Gently and gracefully move into each of the following asanas –
Namaste Pose. From Easy Pose, outstretch your arms, palms together, and bring your hands towards your chest until they just touch your body. Point your fingers up. Keep your body relaxed. Hold 30 seconds.
Simple Seated Twist. Transition – Take a deep breath and bring your right knee up toward your chest. Reach your right arm around your back with your left arm following. Look over your right shoulder then turn your head left to twist. Hold 30 seconds. Repeat for left side.
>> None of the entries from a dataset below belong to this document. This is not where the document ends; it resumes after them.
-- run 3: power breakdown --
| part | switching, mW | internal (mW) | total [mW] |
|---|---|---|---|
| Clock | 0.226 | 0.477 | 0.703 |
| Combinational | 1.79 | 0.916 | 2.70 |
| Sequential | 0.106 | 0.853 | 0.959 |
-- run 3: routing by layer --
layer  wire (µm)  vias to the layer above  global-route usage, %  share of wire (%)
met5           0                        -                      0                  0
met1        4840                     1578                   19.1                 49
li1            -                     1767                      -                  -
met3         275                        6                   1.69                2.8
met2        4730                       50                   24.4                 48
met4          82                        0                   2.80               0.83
[src/rtl/generic_mlab_fifo.sv]
// generic_mlab_fifo: single-clock first-word-fall-through FIFO.
// An MLAB-style RAM with a registered read port feeds a prefetch register,
// which in turn feeds a one-entry output stage. The occupancy count covers all
// three places a word can live, so capacity is exactly DEPTH words.
module generic_mlab_fifo #(
  parameter int WIDTH         = 8,
  parameter int ADDR_WIDTH    = 5,
  parameter int AFULL_THRESH  = (2**ADDR_WIDTH) - 2,
  parameter int AEMPTY_THRESH = 2
) (
  input  logic                  clk,
  input  logic                  rst_n,
  input  logic                  clr,
  input  logic                  wr_en,
  input  logic [WIDTH-1:0]      wr_data,
  output logic                  full,
  output logic                  almost_full,
  output logic                  rd_valid,
  input  logic                  rd_ready,
  output logic [WIDTH-1:0]      rd_data,
  output logic                  almost_empty,
  output logic [ADDR_WIDTH:0]   count,
  output logic                  overflow
);

  localparam int DEPTH = 2**ADDR_WIDTH;
  localparam logic [ADDR_WIDTH:0] DEPTH_CNT  = (ADDR_WIDTH+1)'(DEPTH);
  localparam logic [ADDR_WIDTH:0] AFULL_CNT  = (ADDR_WIDTH+1)'(AFULL_THRESH);
  localparam logic [ADDR_WIDTH:0] AEMPTY_CNT = (ADDR_WIDTH+1)'(AEMPTY_THRESH);

  // Storage array; contents survive reset and flush.
  logic [WIDTH-1:0]      mem [DEPTH];

  // Pointers and occupancy bookkeeping.
  logic [ADDR_WIDTH-1:0] wptr_q,   wptr_d;
  logic [ADDR_WIDTH-1:0] rptr_q,   rptr_d;
  logic [ADDR_WIDTH:0]   unread_q, unread_d;
  logic [ADDR_WIDTH:0]   count_q,  count_d;

  // Prefetch register (the RAM's registered read port) and output stage.
  logic                  pf_valid_q,  pf_valid_d;
  logic [WIDTH-1:0]      pf_data_q;
  logic                  out_valid_q, out_valid_d;
  logic [WIDTH-1:0]      out_data_q,  out_data_d;

  logic                  overflow_q,  overflow_d;

  // Handshake and pipeline movement strobes.
  logic                  wr_accept;
  logic                  rd_accept;
  logic                  pf_move;
  logic                  rd_issue;

  // Flags are derived from registered state only, so no input reaches them.
  assign full         = (count_q == DEPTH_CNT);
  assign almost_full  = (count_q >= AFULL_CNT);
  assign almost_empty = (count_q <= AEMPTY_CNT);
  assign count        = count_q;
  assign rd_valid     = out_valid_q;
  assign rd_data      = out_data_q;
  assign overflow     = overflow_q;

  // A write is taken only when not full; a read only when the head is presented.
  // The prefetched word moves forward whenever the output stage is empty or being
  // emptied, and a new RAM read is launched whenever the prefetch register will be
  // free at the next edge, which keeps reads streaming at one word per cycle.
  always_comb begin
    wr_accept = wr_en && !full;
    rd_accept = out_valid_q && rd_ready;
    pf_move   = pf_valid_q && (!out_valid_q || rd_accept);
    rd_issue  = (unread_q != '0) && (!pf_valid_q || pf_move);
  end

  // Next-state computation for pointers, counters, pipeline stages and flags.
  always_comb begin
    wptr_d      = wptr_q;
    rptr_d      = rptr_q;
    unread_d    = unread_q;
    count_d     = count_q;
    pf_valid_d  = pf_valid_q;
    out_valid_d = out_valid_q;
    out_data_d  = out_data_q;
    overflow_d  = overflow_q;

    if (clr) begin
      wptr_d      = '0;
      rptr_d      = '0;
      unread_d    = '0;
      count_d     = '0;
      pf_valid_d  = 1'b0;
      out_valid_d = 1'b0;
      out_data_d  = '0;
      overflow_d  = 1'b0;
    end else begin
      if (wr_accept) begin
        wptr_d = wptr_q + 1'b1;
      end
      if (rd_issue) begin
        rptr_d = rptr_q + 1'b1;
      end

      unique case ({wr_accept, rd_issue})
        2'b10:   unread_d = unread_q + 1'b1;
        2'b01:   unread_d = unread_q - 1'b1;
        default: unread_d = unread_q;
      endcase

      unique case ({wr_accept, rd_accept})
        2'b10:   count_d = count_q + 1'b1;
        2'b01:   count_d = count_q - 1'b1;
        default: count_d = count_q;
      endcase

      if (rd_issue) begin
        pf_valid_d = 1'b1;
      end else if (pf_move) begin
        pf_valid_d = 1'b0;
      end

      if (pf_move) begin
        out_valid_d = 1'b1;
        out_data_d  = pf_data_q;
      end else if (rd_accept) begin
        out_valid_d = 1'b0;
      end

      if (wr_en && full) begin
        overflow_d = 1'b1;
      end
    end
  end

  // State registers with asynchronous active-low reset.
  always_ff @(posedge clk or negedge rst_n) begin
    if (!rst_n) begin
      wptr_q      <= '0;
      rptr_q      <= '0;
      unread_q    <= '0;
      count_q     <= '0;
      pf_valid_q  <= 1'b0;
      out_valid_q <= 1'b0;
      out_data_q  <= '0;
      overflow_q  <= 1'b0;
    end else begin
      wptr_q      <= wptr_d;
      rptr_q      <= rptr_d;
      unread_q    <= unread_d;
      count_q     <= count_d;
      pf_valid_q  <= pf_valid_d;
      out_valid_q <= out_valid_d;
      out_data_q  <= out_data_d;
      overflow_q  <= overflow_d;
    end
  end

  // RAM write port; a flush in the same cycle drops the write.
  always_ff @(posedge clk) begin
    if (wr_accept && !clr) begin
      mem[wptr_q] <= wr_data;
    end
  end

  // Registered RAM read port; its valid bit lives in pf_valid_q.
  always_ff @(posedge clk) begin
    if (rd_issue) begin
      pf_data_q <= mem[rptr_q];
    end
  end

endmodule

[config.mk]
export PLATFORM = sky130hd
export DESIGN_NAME = generic_mlab_fifo
export DESIGN_NICKNAME = d
export VERILOG_FILES = /design/src/rtl/generic_mlab_fifo.sv
export SDC_FILE = /design/constraint.sdc
export NUM_CORES = 1
export LEC_CHECK = 0
export ABC_CLOCK_PERIOD_IN_PS = 3100
export CAP_MARGIN = 20
export CORE_ASPECT_RATIO = 0.5
export CORE_MARGIN = 10
export CORE_UTILIZATION = 33
export DETAILED_ROUTE_END_ITERATION = 7
export GPL_ROUTABILITY_DRIVEN = 0
export REMOVE_ABC_BUFFERS = 1
export SYNTH_ARGS = -nofsm -noshare
export SYNTH_HDL_FRONTEND = slang
export SYNTH_SLANG_ARGS = --single-unit
export TNS_END_PERCENT = 1
[constraint.sdc]
create_clock -name clk -period 3.1 [get_ports clk]
set_input_delay 0.465 -clock clk [delete_from_list [all_inputs] [get_ports clk]]
set_output_delay 0.465 -clock clk [all_outputs]
set_load 0.1 [all_outputs]
<file path="config.mk">
export PLATFORM = sky130hd
export DESIGN_NAME = upscale_stream_packer
export DESIGN_NICKNAME = d
export VERILOG_FILES = /design/src/rtl/upscale_stream_packer_pkg.sv /design/src/rtl/upscale_stream_packer_sync_fifo.sv /design/src/rtl/upscale_stream_packer.sv
export SDC_FILE = /design/constraint.sdc
export NUM_CORES = 1
export LEC_CHECK = 0
export BUFFER_PORTS_ARGS = -buffer_cell sky130_fd_sc_hd__buf_2
export CORE_ASPECT_RATIO = 1.5
export CORE_MARGIN = 5
export CORE_UTILIZATION = 40
export DETAILED_ROUTE_END_ITERATION = 8
export PLACE_DENSITY_LB_ADDON = 0.25
export SLEW_MARGIN = 20
export SYNTH_ARGS = -nofsm -noshare
export SYNTH_HDL_FRONTEND = slang
export SYNTH_SLANG_ARGS = --single-unit
export TNS_END_PERCENT = 5
</file>
<file path="constraint.sdc">
create_clock -name i_clk -period 4.1 [get_ports i_clk]
set_input_delay 0.82 -clock i_clk [delete_from_list [all_inputs] [get_ports i_clk]]
set_output_delay 0.82 -clock i_clk [all_outputs]
set_load 0.01 [all_outputs]
</file>
<file path="src/rtl/upscale_stream_packer_pkg.sv">
// -----------------------------------------------------------------------------
// upscale_stream_packer_pkg
// Constants shared by the bicubic upscaler top level and the output packer, so
// both agree on pixel layout, upscale factor and output raster size.
// -----------------------------------------------------------------------------
package upscale_stream_packer_pkg;

    // Pixel layout {R, G, B}
    localparam int unsigned PIXEL_W = 24;
    localparam int unsigned CHAN_W  = 8;
    localparam int unsigned R_LSB   = 16;
    localparam int unsigned G_LSB   = 8;
    localparam int unsigned B_LSB   = 0;

    // Upscale geometry
    localparam int unsigned UPSCALE   = 3;
    localparam int unsigned IMG_W     = 384;
    localparam int unsigned IMG_H     = 216;
    localparam int unsigned OUT_W_DEF = IMG_W * UPSCALE;
    localparam int unsigned OUT_H_DEF = IMG_H * UPSCALE;

    localparam int unsigned FIFO_DEPTH_DEF = 16;

    // Counter width able to hold 0..n-1; never narrower than one bit.
    function automatic int unsigned cnt_width(input int unsigned n);
        return (n > 1) ? $clog2(n) : 1;
    endfunction

endpackage

</file>
<file path="src/rtl/upscale_stream_packer_sync_fifo.sv">
// -----------------------------------------------------------------------------
// upscale_stream_packer_sync_fifo
// First-word-fall-through synchronous FIFO. Pointers carry one extra wrap bit
// so full and empty are distinguishable without a separate counter.
//   i_clk, i_rst_n     clock, asynchronous active-low reset
//   i_push, i_wdata    write request (ignored when full)
//   i_pop              read request (ignored when empty)
//   o_rdata            head entry, zero when empty
//   o_full, o_empty    occupancy flags
//   o_level            number of stored entries
// -----------------------------------------------------------------------------
module upscale_stream_packer_sync_fifo #(
    parameter int unsigned WIDTH = 26,
    parameter int unsigned DEPTH = 16
) (
    input  logic                     i_clk,
    input  logic                     i_rst_n,
    input  logic                     i_push,
    input  logic [WIDTH-1:0]         i_wdata,
    input  logic                     i_pop,
    output logic [WIDTH-1:0]         o_rdata,
    output logic                     o_full,
    output logic                     o_empty,
    output logic [$clog2(DEPTH):0]   o_level
);

    localparam int unsigned AW = $clog2(DEPTH);

    logic [WIDTH-1:0] r_mem [DEPTH];
    logic [AW:0]      r_wr_ptr;
    logic [AW:0]      r_rd_ptr;
    logic             w_push;
    logic             w_pop;

    assign o_empty = (r_wr_ptr == r_rd_ptr);
    assign o_full  = (r_wr_ptr[AW] != r_rd_ptr[AW]) &&
                     (r_wr_ptr[AW-1:0] == r_rd_ptr[AW-1:0]);
    assign o_level = r_wr_ptr - r_rd_ptr;

    // Flags are pre-edge: a push while full is refused even if a pop happens too.
    assign w_push = i_push && !o_full;
    assign w_pop  = i_pop && !o_empty;

    assign o_rdata = o_empty ? '0 : r_mem[r_rd_ptr[AW-1:0]];

    always_ff @(posedge i_clk or negedge i_rst_n) begin
        if (!i_rst_n) begin
            r_wr_ptr <= '0;
            r_rd_ptr <= '0;
        end else begin
            if (w_push) r_wr_ptr <= r_wr_ptr + 1'b1;
            if (w_pop)  r_rd_ptr <= r_rd_ptr + 1'b1;
        end
    end

    // Storage needs no reset; empty masks stale contents.
    always_ff @(posedge i_clk) begin
        if (w_push) r_mem[r_wr_ptr[AW-1:0]] <= i_wdata;
    end

endmodule

</file>
<file path="src/rtl/upscale_stream_packer.sv">
// -----------------------------------------------------------------------------
// upscale_stream_packer
// Tags the upscaler's free-running pixel stream with start-of-frame and
// end-of-line markers from output-raster counters, buffers it in a FIFO and
// presents a valid/ready stream. Upstream cannot stall: pixels arriving while
// the FIFO is full are dropped, flagged in a sticky overflow bit, and the
// raster counters still advance so framing stays aligned with upstream.
//   i_clk, i_rst_n          clock, asynchronous active-low reset
//   i_s_pixel, i_s_valid    upstream pixel stream (no ready)
//   o_m_data/_sof/_eol      FIFO head pixel and its tags (zero when empty)
//   o_m_valid, i_m_ready    downstream handshake
//   o_level                 FIFO occupancy
//   o_overflow, i_ovf_clr   sticky drop flag and its synchronous clear
//   o_frame_done            one-cycle pulse after the last pixel of a frame
// -----------------------------------------------------------------------------
module upscale_stream_packer
    import upscale_stream_packer_pkg::*;
#(
    parameter int unsigned OUT_W      = OUT_W_DEF,
    parameter int unsigned OUT_H      = OUT_H_DEF,
    parameter int unsigned DATA_W     = PIXEL_W,
    parameter int unsigned FIFO_DEPTH = FIFO_DEPTH_DEF
) (
    input  logic                          i_clk,
    input  logic                          i_rst_n,
    input  logic [DATA_W-1:0]             i_s_pixel,
    input  logic                          i_s_valid,
    output logic [DATA_W-1:0]             o_m_data,
    output logic                          o_m_sof,
    output logic                          o_m_eol,
    output logic                          o_m_valid,
    input  logic                          i_m_ready,
    output logic [$clog2(FIFO_DEPTH):0]   o_level,
    output logic                          o_overflow,
    input  logic                          i_ovf_clr,
    output logic                          o_frame_done
);

    localparam int unsigned XW = cnt_width(OUT_W);
    localparam int unsigned YW = cnt_width(OUT_H);
    localparam int unsigned EW = DATA_W + 2;
    localparam logic [XW-1:0] X_LAST = XW'(OUT_W - 1);
    localparam logic [YW-1:0] Y_LAST = YW'(OUT_H - 1);

    logic [XW-1:0] r_x;
    logic [YW-1:0] r_y;
    logic          r_overflow;
    logic          r_frame_done;

    logic          w_x_last;
    logic          w_y_last;
    logic          w_sof;
    logic          w_eol;
    logic          w_full;
    logic          w_empty;
    logic [EW-1:0] w_wdata;
    logic [EW-1:0] w_rdata;

    assign w_x_last = (r_x == X_LAST);
    assign w_y_last = (r_y == Y_LAST);
    assign w_sof    = (r_x == '0) && (r_y == '0);
    assign w_eol    = w_x_last;
    assign w_wdata  = {w_sof, w_eol, i_s_pixel};

    upscale_stream_packer_sync_fifo #(
        .WIDTH (EW),
        .DEPTH (FIFO_DEPTH)
    ) u_fifo (
        .i_clk   (i_clk),
        .i_rst_n (i_rst_n),
        .i_push  (i_s_valid),
        .i_wdata (w_wdata),
        .i_pop   (i_m_ready),
        .o_rdata (w_rdata),
        .o_full  (w_full),
        .o_empty (w_empty),
        .o_level (o_level)
    );

    assign o_m_valid    = !w_empty;
    assign o_m_data     = w_rdata[DATA_W-1:0];
    assign o_m_eol      = w_rdata[DATA_W];
    assign o_m_sof      = w_rdata[DATA_W+1];
    assign o_overflow   = r_overflow;
    assign o_frame_done = r_frame_done;

    // Raster position follows every upstream pixel, stored or dropped.
    always_ff @(posedge i_clk or negedge i_rst_n) begin
        if (!i_rst_n) begin
            r_x          <= '0;
            r_y          <= '0;
            r_frame_done <= 1'b0;
        end else begin
            r_frame_done <= i_s_valid && w_x_last && w_y_last;
            if (i_s_valid) begin
                if (w_x_last) begin
                    r_x <= '0;
                    r_y <= w_y_last ? '0 : r_y + 1'b1;
                end else begin
                    r_x <= r_x + 1'b1;
                end
            end
        end
    end

    // A drop in the same cycle as a clear keeps the flag set.
    always_ff @(posedge i_clk or negedge i_rst_n) begin
        if (!i_rst_n) begin
            r_overflow <= 1'b0;
        end else if (i_s_valid && w_full) begin
            r_overflow <= 1'b1;
        end else if (i_ovf_clr) begin
            r_overflow <= 1'b0;
        end
    end

endmodule

</file>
Child Pose. Transition – Inhale and exhale while again assuming Easy Pose. Tuck your feet under your seat. Your knees should touch. On an exhale bend forward and touch your forehead to your mat. Reach your arms over your head. Hold 30 seconds. Repeat three times.
Cobra Pose. Transition – On an exhale from Child Pose raise your head up and reach forward with your hands, stretch, and at the same time smoothly straighten your legs. Keep your torso raised up,slack in your elbows. Hands flat. Hold 10-30 seconds. Repeat three times.
Bridge Pose. Transition – Take a deep breath and lay down flat on your mat on the exhale. Palms facing down, arms at your sides, bend your knees keeping your feet securely on the floor. Push up with your hips to form a bridge. Hold for 10 to 30 seconds. Repeat five times.
Pull knees to your chest, hold for a count of 10 or more, then stretch your legs out and come up. Go back to Easy Pose, fold your hands in Namaste, hold for a count of 10 or more. You’re finished.